» Task directions:
Report each line of the material below where the word "family" can be found.

» Records for this task:

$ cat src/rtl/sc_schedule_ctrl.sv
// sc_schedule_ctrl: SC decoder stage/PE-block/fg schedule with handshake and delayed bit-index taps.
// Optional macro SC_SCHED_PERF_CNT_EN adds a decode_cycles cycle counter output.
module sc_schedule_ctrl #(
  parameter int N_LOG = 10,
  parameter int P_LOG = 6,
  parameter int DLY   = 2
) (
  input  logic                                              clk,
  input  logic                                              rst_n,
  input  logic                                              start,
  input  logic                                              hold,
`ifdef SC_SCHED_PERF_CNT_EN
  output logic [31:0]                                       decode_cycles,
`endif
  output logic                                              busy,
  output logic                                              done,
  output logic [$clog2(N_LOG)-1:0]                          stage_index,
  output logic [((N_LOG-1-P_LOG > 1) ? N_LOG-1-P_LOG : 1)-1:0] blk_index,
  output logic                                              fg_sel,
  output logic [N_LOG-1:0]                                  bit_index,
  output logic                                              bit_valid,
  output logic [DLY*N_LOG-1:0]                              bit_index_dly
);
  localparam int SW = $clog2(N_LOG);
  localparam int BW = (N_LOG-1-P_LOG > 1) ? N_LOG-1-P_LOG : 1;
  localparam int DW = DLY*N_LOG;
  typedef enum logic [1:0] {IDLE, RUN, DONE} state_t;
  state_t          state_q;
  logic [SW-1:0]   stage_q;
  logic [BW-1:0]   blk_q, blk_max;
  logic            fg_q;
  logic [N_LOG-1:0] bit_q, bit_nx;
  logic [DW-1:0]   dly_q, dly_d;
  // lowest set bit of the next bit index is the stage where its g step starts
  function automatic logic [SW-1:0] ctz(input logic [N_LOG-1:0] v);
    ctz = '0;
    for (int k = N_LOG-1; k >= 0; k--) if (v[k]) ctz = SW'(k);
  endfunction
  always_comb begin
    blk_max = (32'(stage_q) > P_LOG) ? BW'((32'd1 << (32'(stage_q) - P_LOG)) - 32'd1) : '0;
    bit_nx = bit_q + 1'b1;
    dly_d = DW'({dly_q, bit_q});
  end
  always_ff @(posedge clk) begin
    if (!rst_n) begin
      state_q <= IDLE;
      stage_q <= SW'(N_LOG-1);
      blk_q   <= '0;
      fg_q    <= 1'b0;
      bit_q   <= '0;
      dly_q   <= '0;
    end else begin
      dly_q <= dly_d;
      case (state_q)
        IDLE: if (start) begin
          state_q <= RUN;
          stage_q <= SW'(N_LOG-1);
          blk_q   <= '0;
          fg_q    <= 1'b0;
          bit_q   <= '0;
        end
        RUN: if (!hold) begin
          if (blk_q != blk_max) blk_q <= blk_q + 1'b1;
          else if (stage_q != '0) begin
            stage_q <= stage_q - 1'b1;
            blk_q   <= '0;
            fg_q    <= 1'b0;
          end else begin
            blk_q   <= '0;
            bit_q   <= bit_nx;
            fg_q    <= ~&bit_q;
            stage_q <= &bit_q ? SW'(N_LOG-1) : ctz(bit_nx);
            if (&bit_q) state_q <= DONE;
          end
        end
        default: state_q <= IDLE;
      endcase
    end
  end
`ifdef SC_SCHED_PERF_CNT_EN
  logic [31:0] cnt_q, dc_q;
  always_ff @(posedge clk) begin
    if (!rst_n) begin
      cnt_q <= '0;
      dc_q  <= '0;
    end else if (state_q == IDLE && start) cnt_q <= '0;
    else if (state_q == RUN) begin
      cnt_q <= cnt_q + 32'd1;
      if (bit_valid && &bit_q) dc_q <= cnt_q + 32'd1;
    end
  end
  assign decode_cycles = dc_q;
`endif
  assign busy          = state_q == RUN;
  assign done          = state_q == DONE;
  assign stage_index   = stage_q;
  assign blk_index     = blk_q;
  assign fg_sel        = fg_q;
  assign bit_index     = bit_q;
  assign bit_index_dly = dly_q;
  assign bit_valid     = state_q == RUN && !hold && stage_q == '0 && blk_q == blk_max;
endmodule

---

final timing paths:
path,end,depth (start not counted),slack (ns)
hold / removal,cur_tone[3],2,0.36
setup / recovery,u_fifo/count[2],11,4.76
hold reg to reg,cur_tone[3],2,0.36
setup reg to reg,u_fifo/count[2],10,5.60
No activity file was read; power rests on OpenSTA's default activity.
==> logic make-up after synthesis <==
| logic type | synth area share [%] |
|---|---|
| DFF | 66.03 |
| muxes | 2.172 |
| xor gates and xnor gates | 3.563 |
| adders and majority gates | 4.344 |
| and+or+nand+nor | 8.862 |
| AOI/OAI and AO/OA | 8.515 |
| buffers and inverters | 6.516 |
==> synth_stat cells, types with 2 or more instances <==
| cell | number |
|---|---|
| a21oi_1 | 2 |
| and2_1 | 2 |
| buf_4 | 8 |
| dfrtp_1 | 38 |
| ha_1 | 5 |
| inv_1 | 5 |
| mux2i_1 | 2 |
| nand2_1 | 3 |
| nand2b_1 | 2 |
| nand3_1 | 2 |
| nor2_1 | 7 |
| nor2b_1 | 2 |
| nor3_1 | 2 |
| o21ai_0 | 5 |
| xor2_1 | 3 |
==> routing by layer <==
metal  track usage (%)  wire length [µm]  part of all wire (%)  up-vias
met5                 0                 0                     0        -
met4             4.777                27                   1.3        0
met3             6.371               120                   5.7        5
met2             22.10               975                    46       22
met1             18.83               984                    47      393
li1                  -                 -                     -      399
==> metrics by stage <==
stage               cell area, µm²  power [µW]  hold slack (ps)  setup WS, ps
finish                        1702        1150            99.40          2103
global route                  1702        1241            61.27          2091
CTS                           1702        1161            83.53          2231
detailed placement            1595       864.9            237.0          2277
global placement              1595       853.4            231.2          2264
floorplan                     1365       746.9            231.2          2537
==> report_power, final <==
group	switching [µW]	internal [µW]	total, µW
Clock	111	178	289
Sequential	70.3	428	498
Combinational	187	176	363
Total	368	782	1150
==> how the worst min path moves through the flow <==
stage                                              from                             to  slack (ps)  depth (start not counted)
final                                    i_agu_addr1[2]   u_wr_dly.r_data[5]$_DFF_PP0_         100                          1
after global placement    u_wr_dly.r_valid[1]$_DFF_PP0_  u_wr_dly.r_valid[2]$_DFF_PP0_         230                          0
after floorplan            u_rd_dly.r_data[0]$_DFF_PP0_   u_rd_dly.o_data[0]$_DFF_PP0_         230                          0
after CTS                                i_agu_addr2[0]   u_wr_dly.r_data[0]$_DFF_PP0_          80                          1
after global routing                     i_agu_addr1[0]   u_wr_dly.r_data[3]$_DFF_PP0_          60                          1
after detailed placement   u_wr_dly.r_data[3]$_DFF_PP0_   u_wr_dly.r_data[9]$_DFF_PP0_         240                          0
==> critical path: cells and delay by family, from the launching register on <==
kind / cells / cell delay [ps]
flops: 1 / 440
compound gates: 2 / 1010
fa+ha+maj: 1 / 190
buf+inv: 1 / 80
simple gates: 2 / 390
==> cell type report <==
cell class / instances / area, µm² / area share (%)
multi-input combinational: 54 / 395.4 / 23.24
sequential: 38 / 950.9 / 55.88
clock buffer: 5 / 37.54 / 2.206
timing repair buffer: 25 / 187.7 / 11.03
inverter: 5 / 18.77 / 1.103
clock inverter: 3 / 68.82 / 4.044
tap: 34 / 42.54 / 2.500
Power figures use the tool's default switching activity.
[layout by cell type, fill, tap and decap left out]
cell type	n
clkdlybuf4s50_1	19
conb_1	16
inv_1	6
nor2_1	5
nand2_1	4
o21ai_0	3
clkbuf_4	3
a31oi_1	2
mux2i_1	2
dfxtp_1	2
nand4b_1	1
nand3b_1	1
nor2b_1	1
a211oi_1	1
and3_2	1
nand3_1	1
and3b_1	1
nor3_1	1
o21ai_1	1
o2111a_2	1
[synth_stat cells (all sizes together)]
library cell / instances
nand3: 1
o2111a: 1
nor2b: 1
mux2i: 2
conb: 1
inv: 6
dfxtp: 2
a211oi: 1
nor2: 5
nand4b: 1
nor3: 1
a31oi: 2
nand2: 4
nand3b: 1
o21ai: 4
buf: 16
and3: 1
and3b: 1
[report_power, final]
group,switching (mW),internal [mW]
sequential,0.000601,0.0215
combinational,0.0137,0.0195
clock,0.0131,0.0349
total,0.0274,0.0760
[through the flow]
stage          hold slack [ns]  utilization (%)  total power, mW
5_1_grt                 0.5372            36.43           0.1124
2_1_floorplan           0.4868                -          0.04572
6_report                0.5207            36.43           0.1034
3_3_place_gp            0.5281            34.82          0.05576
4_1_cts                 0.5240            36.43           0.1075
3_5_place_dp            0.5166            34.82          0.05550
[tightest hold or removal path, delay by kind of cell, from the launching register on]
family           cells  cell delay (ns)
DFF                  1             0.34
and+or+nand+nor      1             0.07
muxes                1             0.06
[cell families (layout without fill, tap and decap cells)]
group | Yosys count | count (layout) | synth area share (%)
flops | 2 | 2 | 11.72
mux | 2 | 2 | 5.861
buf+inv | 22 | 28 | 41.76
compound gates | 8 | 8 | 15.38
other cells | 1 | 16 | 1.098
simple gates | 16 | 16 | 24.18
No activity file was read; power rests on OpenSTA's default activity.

...

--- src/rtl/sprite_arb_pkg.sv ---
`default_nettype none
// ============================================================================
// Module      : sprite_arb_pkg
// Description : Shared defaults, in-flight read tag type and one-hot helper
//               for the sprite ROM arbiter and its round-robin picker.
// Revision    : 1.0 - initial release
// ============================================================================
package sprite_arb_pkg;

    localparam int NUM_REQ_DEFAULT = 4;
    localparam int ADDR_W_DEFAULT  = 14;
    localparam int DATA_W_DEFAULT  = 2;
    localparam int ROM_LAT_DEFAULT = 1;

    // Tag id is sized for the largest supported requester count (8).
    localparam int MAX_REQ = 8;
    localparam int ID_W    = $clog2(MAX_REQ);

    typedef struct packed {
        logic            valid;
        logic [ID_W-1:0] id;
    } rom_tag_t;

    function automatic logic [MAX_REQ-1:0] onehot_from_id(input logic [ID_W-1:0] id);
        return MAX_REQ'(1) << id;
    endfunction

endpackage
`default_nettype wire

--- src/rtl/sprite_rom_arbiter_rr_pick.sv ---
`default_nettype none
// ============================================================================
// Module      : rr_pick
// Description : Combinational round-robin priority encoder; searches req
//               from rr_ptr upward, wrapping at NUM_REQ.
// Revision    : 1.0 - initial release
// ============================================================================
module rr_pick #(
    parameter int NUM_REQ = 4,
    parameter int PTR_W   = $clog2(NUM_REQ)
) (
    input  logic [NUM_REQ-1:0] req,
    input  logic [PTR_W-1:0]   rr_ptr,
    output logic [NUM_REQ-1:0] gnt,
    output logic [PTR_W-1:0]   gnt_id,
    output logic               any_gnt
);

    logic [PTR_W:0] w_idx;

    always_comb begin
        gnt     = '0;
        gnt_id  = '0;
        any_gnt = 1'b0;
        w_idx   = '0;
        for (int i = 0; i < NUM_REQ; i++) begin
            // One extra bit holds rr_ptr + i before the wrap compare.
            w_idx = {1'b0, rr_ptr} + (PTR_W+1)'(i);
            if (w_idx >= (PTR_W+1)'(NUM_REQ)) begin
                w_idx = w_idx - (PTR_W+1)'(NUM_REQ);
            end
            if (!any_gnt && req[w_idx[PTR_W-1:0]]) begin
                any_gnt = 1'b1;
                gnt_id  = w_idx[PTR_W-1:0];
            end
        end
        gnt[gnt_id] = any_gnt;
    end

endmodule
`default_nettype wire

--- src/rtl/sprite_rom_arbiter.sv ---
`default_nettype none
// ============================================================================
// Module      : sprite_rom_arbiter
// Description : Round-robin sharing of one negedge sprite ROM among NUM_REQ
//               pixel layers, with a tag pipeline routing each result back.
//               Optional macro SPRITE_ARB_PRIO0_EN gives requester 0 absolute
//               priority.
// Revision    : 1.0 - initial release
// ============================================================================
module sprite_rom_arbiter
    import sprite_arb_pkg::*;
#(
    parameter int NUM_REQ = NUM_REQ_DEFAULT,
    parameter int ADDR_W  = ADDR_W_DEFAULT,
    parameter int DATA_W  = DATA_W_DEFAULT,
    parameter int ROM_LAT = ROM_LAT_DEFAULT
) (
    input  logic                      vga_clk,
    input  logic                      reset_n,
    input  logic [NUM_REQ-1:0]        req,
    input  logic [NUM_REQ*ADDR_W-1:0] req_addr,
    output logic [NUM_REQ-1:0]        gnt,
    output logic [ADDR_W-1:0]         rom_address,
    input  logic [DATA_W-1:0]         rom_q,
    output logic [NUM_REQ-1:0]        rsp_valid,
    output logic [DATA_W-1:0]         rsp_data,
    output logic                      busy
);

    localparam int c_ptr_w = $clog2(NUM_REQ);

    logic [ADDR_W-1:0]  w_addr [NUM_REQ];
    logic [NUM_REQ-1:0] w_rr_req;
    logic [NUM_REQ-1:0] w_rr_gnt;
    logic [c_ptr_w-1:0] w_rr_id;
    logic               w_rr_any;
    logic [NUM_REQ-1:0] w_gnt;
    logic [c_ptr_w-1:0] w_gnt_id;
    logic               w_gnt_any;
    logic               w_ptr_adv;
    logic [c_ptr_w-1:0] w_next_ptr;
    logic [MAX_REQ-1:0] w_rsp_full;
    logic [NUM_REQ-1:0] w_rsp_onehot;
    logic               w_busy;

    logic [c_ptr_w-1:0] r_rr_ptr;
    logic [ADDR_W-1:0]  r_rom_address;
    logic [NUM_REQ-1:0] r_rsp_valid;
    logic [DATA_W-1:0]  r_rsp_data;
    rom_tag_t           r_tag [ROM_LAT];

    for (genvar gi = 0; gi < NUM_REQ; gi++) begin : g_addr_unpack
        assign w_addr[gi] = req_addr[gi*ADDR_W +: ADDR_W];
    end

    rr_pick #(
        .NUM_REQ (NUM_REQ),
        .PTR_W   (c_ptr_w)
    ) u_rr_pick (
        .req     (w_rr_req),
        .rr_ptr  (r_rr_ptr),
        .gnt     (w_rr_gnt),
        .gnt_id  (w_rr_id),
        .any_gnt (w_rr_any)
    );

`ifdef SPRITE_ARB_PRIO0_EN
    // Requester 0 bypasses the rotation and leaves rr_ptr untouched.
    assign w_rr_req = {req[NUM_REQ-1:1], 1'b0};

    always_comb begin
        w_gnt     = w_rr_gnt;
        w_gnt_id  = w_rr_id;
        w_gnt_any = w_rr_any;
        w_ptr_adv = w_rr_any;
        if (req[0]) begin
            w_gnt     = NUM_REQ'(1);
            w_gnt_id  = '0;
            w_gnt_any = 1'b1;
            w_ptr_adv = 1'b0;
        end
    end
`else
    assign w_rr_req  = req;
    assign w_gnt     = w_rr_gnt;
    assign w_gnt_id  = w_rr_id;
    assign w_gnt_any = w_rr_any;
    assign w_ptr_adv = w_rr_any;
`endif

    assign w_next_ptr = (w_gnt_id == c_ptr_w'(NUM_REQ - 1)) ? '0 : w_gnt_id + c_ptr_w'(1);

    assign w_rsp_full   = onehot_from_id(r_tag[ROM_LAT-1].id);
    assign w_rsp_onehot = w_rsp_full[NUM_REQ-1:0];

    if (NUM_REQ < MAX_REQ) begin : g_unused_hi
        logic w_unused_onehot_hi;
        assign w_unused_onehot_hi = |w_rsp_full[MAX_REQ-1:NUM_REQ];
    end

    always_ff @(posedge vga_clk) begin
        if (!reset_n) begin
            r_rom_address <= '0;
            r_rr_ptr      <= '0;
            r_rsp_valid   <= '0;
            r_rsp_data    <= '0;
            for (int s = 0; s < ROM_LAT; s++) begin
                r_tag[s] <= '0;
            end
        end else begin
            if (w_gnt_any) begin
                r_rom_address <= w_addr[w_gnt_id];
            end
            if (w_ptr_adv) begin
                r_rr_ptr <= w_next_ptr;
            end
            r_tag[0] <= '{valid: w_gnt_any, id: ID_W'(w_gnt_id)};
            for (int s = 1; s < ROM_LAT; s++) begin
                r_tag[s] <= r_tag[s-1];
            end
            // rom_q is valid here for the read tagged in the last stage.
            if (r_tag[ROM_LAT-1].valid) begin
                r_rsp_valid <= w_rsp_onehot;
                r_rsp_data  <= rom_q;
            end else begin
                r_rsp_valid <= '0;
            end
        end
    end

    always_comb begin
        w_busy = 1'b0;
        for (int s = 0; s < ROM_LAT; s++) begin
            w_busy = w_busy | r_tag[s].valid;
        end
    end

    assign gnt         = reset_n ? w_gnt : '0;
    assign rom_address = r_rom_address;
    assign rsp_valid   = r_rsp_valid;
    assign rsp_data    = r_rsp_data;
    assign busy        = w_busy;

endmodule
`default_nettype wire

» Solution to the problem:
==> critical path: cells and delay by family, from the launching register on <==
family           cells  cell delay (ns)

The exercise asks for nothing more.